I first engaged with Achebe’s essay “An Image of Africa: Racism in Heart of Darkness” in my book African Literature, Animism and Politics (Rooney 2000, 66–7). On that occasion, I endorsed Achebe’s position that African indigenous cultures are not adequately represented in European literature where my concern was with how postcolonial theories shaped by European Enlightenment philosophies served to foreclose African spiritual philosophies that implicitly or explicitly accompany liberation struggles. However, since then my concern has been that certain aspects of Achebe’s critique could serve to deflect attention from Conrad’s analysis of colonial genocide in terms of how Heart of Darkness entertains the notion of radical evil beyond the formulations of the banality of evil.

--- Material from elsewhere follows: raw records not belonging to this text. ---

===== config.mk =====
export PLATFORM = sky130hd
export DESIGN_NAME = greedy_budget_selector_top
export DESIGN_NICKNAME = d
export VERILOG_FILES = /design/src/design/gbs_pkg.sv /design/src/design/gbs_ram.sv /design/src/design/gbs_front.sv /design/src/design/gbs_back.sv /design/src/design/greedy_budget_selector_top.sv
export SDC_FILE = /design/constraint.sdc
export NUM_CORES = 2
export LEC_CHECK = 0
export ABC_AREA = 1
export BUFFER_PORTS_ARGS = -buffer_cell sky130_fd_sc_hd__buf_2
export CAP_MARGIN = 20
export CORE_MARGIN = 2
export CORE_UTILIZATION = 45
export CTS_BUF_LIST = sky130_fd_sc_hd__clkbuf_8
export CTS_CLUSTER_DIAMETER = 40
export CTS_CLUSTER_SIZE = 16
export DETAILED_ROUTE_END_ITERATION = 7
export PLACE_DENSITY = 0.72
export REMOVE_ABC_BUFFERS = 1
export SLEW_MARGIN = 30
export SYNTH_ARGS = -nofsm -noshare
export SYNTH_HDL_FRONTEND = slang
export SYNTH_SLANG_ARGS = --single-unit

===== constraint.sdc =====
create_clock -name clk_i -period 6.6 [get_ports clk_i]
set_input_delay 0.66 -clock clk_i [delete_from_list [all_inputs] [get_ports clk_i]]
set_output_delay 0.66 -clock clk_i [all_outputs]
set_load 0.05 [all_outputs]
File: src/mcclip_pkg.sv
// Shared widths, codes and item types for the moving circle collision clip block.
package mcclip_pkg;

	localparam int CW        = 32;   // coordinate and move width, Q16.16
	localparam int RW        = 31;   // radius width
	localparam int DW        = CW + 1;
	localparam int A_W       = 2 * CW + 1;
	localparam int B_W       = 2 * CW + 3;
	localparam int C_W       = 2 * CW + 2;
	localparam int ABSB_W    = B_W - 1;
	localparam int ABSC_W    = C_W - 1;
	localparam int NUM_W     = 2 * CW + 5;
	localparam int DEN_W     = 2 * CW + 2;
	localparam int DELTA_W   = 4 * CW + 5;
	localparam int SQ_W      = DELTA_W + 1;
	localparam int ROOT_W    = SQ_W / 2;
	localparam int REM_W     = ROOT_W + 1;
	localparam int CHUNK_W   = 22;
	localparam int NCHUNK    = 3;
	localparam int PP_W      = 2 * CHUNK_W;
	localparam int ROW_W     = PP_W + 2 * CHUNK_W + 1;
	localparam int SUM_W     = SQ_W;
	localparam int BB_W      = 2 * ABSB_W;
	localparam int AC_W      = A_W + ABSC_W;
	localparam int MPP_W     = CW + CHUNK_W;
	localparam int PROD_W    = CW + DEN_W - 1;
	localparam int DIV_N     = CW;
	localparam int DREM_W    = DEN_W;
	localparam int IN_W      = 320;
	localparam int OUT_W     = 4 * CW;
	localparam int EPS_W     = 32;
	localparam logic [EPS_W-1:0] EPS_RESET = 32'd42950;
	localparam int QDEPTH    = 4;
	localparam int QPTR_W    = 2;
	localparam int QCNT_W    = 3;

	// item classes decided in the front part
	localparam logic [1:0] K_PASS  = 2'd0;   // no hit, moves pass through
	localparam logic [1:0] K_STOP  = 2'd1;   // touching and closing, moves zeroed
	localparam logic [1:0] K_SOLVE = 2'd2;   // time of impact from num/den

	typedef logic [3:0][CW-1:0] mv_t;

	typedef struct packed {
		logic [1:0]               kind;
		logic [DELTA_W-1:0]       delta;
		logic signed [NUM_W-1:0]  num_pre;
		logic [DEN_W-1:0]         den;
		mv_t                      mv;
	} fe_item_t;

	typedef struct packed {
		logic [1:0]               kind;
		logic signed [NUM_W-1:0]  num_pre;
		logic [DEN_W-1:0]         den;
		mv_t                      mv;
	} bk_pay_t;

endpackage
==> src/rtl/packed_pixel_frame_store_macros.svh <==
// ---------------------------------------------------------------------------
// Assertion macros for the packed pixel frame store
// Each macro expects clk and rst to be visible at the point of use.
// ---------------------------------------------------------------------------
`ifndef PACKED_PIXEL_FRAME_STORE_MACROS_SVH
`define PACKED_PIXEL_FRAME_STORE_MACROS_SVH

// Same-cycle implication
`define PPFS_ASSERT_SAME(label, pre, post) \
  label: assert property (@(posedge clk) disable iff (rst) (pre) |-> (post)) \
    else $error("packed pixel frame store: same-cycle check failed");

// Next-cycle implication
`define PPFS_ASSERT_NEXT(label, pre, post) \
  label: assert property (@(posedge clk) disable iff (rst) (pre) |=> (post)) \
    else $error("packed pixel frame store: next-cycle check failed");

`endif

==> src/rtl/ppfs_pkg.sv <==
// ---------------------------------------------------------------------------
// ppfs_pkg
// Shared codes and types of the packed pixel frame store.
// ---------------------------------------------------------------------------
`timescale 1ns / 1ps
`default_nettype none

package ppfs_pkg;

  // Operation codes
  localparam logic [1:0] OP_WRITE = 2'd0;
  localparam logic [1:0] OP_READ  = 2'd1;
  localparam logic [1:0] OP_CLEAR = 2'd2;

  // Pixel packing modes (the spare code packs as ARGB8888)
  localparam logic [1:0] MODE_MONO   = 2'd0;
  localparam logic [1:0] MODE_RGB565 = 2'd1;
  localparam logic [1:0] MODE_ARGB   = 2'd2;

  // Register indexes on the configuration port
  localparam logic [1:0] REG_WIDTH  = 2'd0;
  localparam logic [1:0] REG_HEIGHT = 2'd1;
  localparam logic [1:0] REG_MODE   = 2'd2;

  // Register reset values
  localparam logic [7:0] WIDTH_RESET  = 8'd128;
  localparam logic [6:0] HEIGHT_RESET = 7'd64;

  // Effective frame geometry, already saturated
  typedef struct packed {
    logic [7:0] w_eff;
    logic [6:0] h_eff;
    logic [1:0] mode;
  } cfg_t;

  // Where a pixel sits inside its word
  typedef struct packed {
    logic       in_frame;
    logic [4:0] bit_idx;
    logic       low_half;
  } pix_sel_t;

  // Memory port control
  typedef struct packed {
    logic en;
    logic we;
  } ram_ctl_t;

endpackage

`default_nettype wire

==> src/rtl/ppfs_cfg.sv <==
// ---------------------------------------------------------------------------
// ppfs_cfg
// APB register bank: frame width, frame height and colour mode.
// ---------------------------------------------------------------------------
`timescale 1ns / 1ps
`default_nettype none

module ppfs_cfg #(
  parameter int MAX_WIDTH  = 128,
  parameter int MAX_HEIGHT = 64
) (
  input  logic               clk,
  input  logic               rst,
  input  logic               psel,
  input  logic               penable,
  input  logic               pwrite,
  input  logic [3:0]         paddr,
  input  logic [31:0]        pwdata,
  output logic [31:0]        prdata,
  output logic               pready,
  output ppfs_pkg::cfg_t     cfg
);
  import ppfs_pkg::*;

  // Saturation limits that fit the register widths
  localparam int WSAT = (MAX_WIDTH > 255) ? 255 : MAX_WIDTH;
  localparam int HSAT = (MAX_HEIGHT > 127) ? 127 : MAX_HEIGHT;

  logic [7:0] frame_width;
  logic [6:0] frame_height;
  logic [1:0] color_mode;
  logic       wr_en;

  assign pready = 1'b1;
  assign wr_en  = psel && penable && pwrite && pready;

  // Register writes
  always_ff @(posedge clk) begin
    if (rst) begin
      frame_width  <= WIDTH_RESET;
      frame_height <= HEIGHT_RESET;
      color_mode   <= MODE_MONO;
    end else if (wr_en) begin
      case (paddr[3:2])
        REG_WIDTH:  frame_width  <= pwdata[7:0];
        REG_HEIGHT: frame_height <= pwdata[6:0];
        REG_MODE:   color_mode   <= pwdata[1:0];
        default: ;
      endcase
    end
  end

  // Read back
  always_comb begin
    case (paddr[3:2])
      REG_WIDTH:  prdata = {24'd0, frame_width};
      REG_HEIGHT: prdata = {25'd0, frame_height};
      REG_MODE:   prdata = {30'd0, color_mode};
      default:    prdata = 32'd0;
    endcase
  end

  // Effective geometry
  always_comb begin
    cfg.w_eff = ({24'd0, frame_width} > WSAT) ? 8'(WSAT) : frame_width;
    cfg.h_eff = ({25'd0, frame_height} > HSAT) ? 7'(HSAT) : frame_height;
    cfg.mode  = color_mode;
  end

endmodule

`default_nettype wire
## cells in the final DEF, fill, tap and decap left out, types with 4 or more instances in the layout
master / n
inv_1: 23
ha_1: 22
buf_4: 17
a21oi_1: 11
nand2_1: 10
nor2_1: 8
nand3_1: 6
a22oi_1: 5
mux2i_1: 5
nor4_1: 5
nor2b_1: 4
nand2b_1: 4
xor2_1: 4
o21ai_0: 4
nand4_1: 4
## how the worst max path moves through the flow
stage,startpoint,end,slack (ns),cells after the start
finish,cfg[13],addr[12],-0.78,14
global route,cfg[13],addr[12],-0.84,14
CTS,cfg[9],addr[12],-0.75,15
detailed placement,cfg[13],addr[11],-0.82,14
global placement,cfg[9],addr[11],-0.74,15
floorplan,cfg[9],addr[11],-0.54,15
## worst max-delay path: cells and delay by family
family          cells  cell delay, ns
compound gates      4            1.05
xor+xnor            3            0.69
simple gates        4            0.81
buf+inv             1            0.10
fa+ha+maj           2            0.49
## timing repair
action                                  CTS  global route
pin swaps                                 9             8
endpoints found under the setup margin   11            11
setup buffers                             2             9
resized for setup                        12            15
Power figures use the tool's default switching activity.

In his reading of Heart of Darkness, Chinua Achebe accuses Conrad of “dehumanising” Africans, specifying a particular passage of the work as follows: “Herein lies the meaning of Heart of Darkness and the fascination it holds over the Western mind: ‘What thrilled you was just the thought of their humanity—like yours...Ugly’” (Achebe 1997, 785). The extract that Achebe abridges is: “like yours—the thought of your remote kinship with this wild and passionate uproar. Ugly. Yes, it was ugly enough” (Conrad 1999 [1899], 64).

Firstly, it is paradoxical that Achebe considers Conrad’s affirmation of a common humanity (however “ugly”) to constitute a dehumanising gesture, where Conrad’s implied position is one that is highly sceptical of the idea of modernity as civilisational progress. Secondly, I wish to propose that Achebe arguably misreads this passage of Heart of Darkness through failing to attend to the novella’s orality.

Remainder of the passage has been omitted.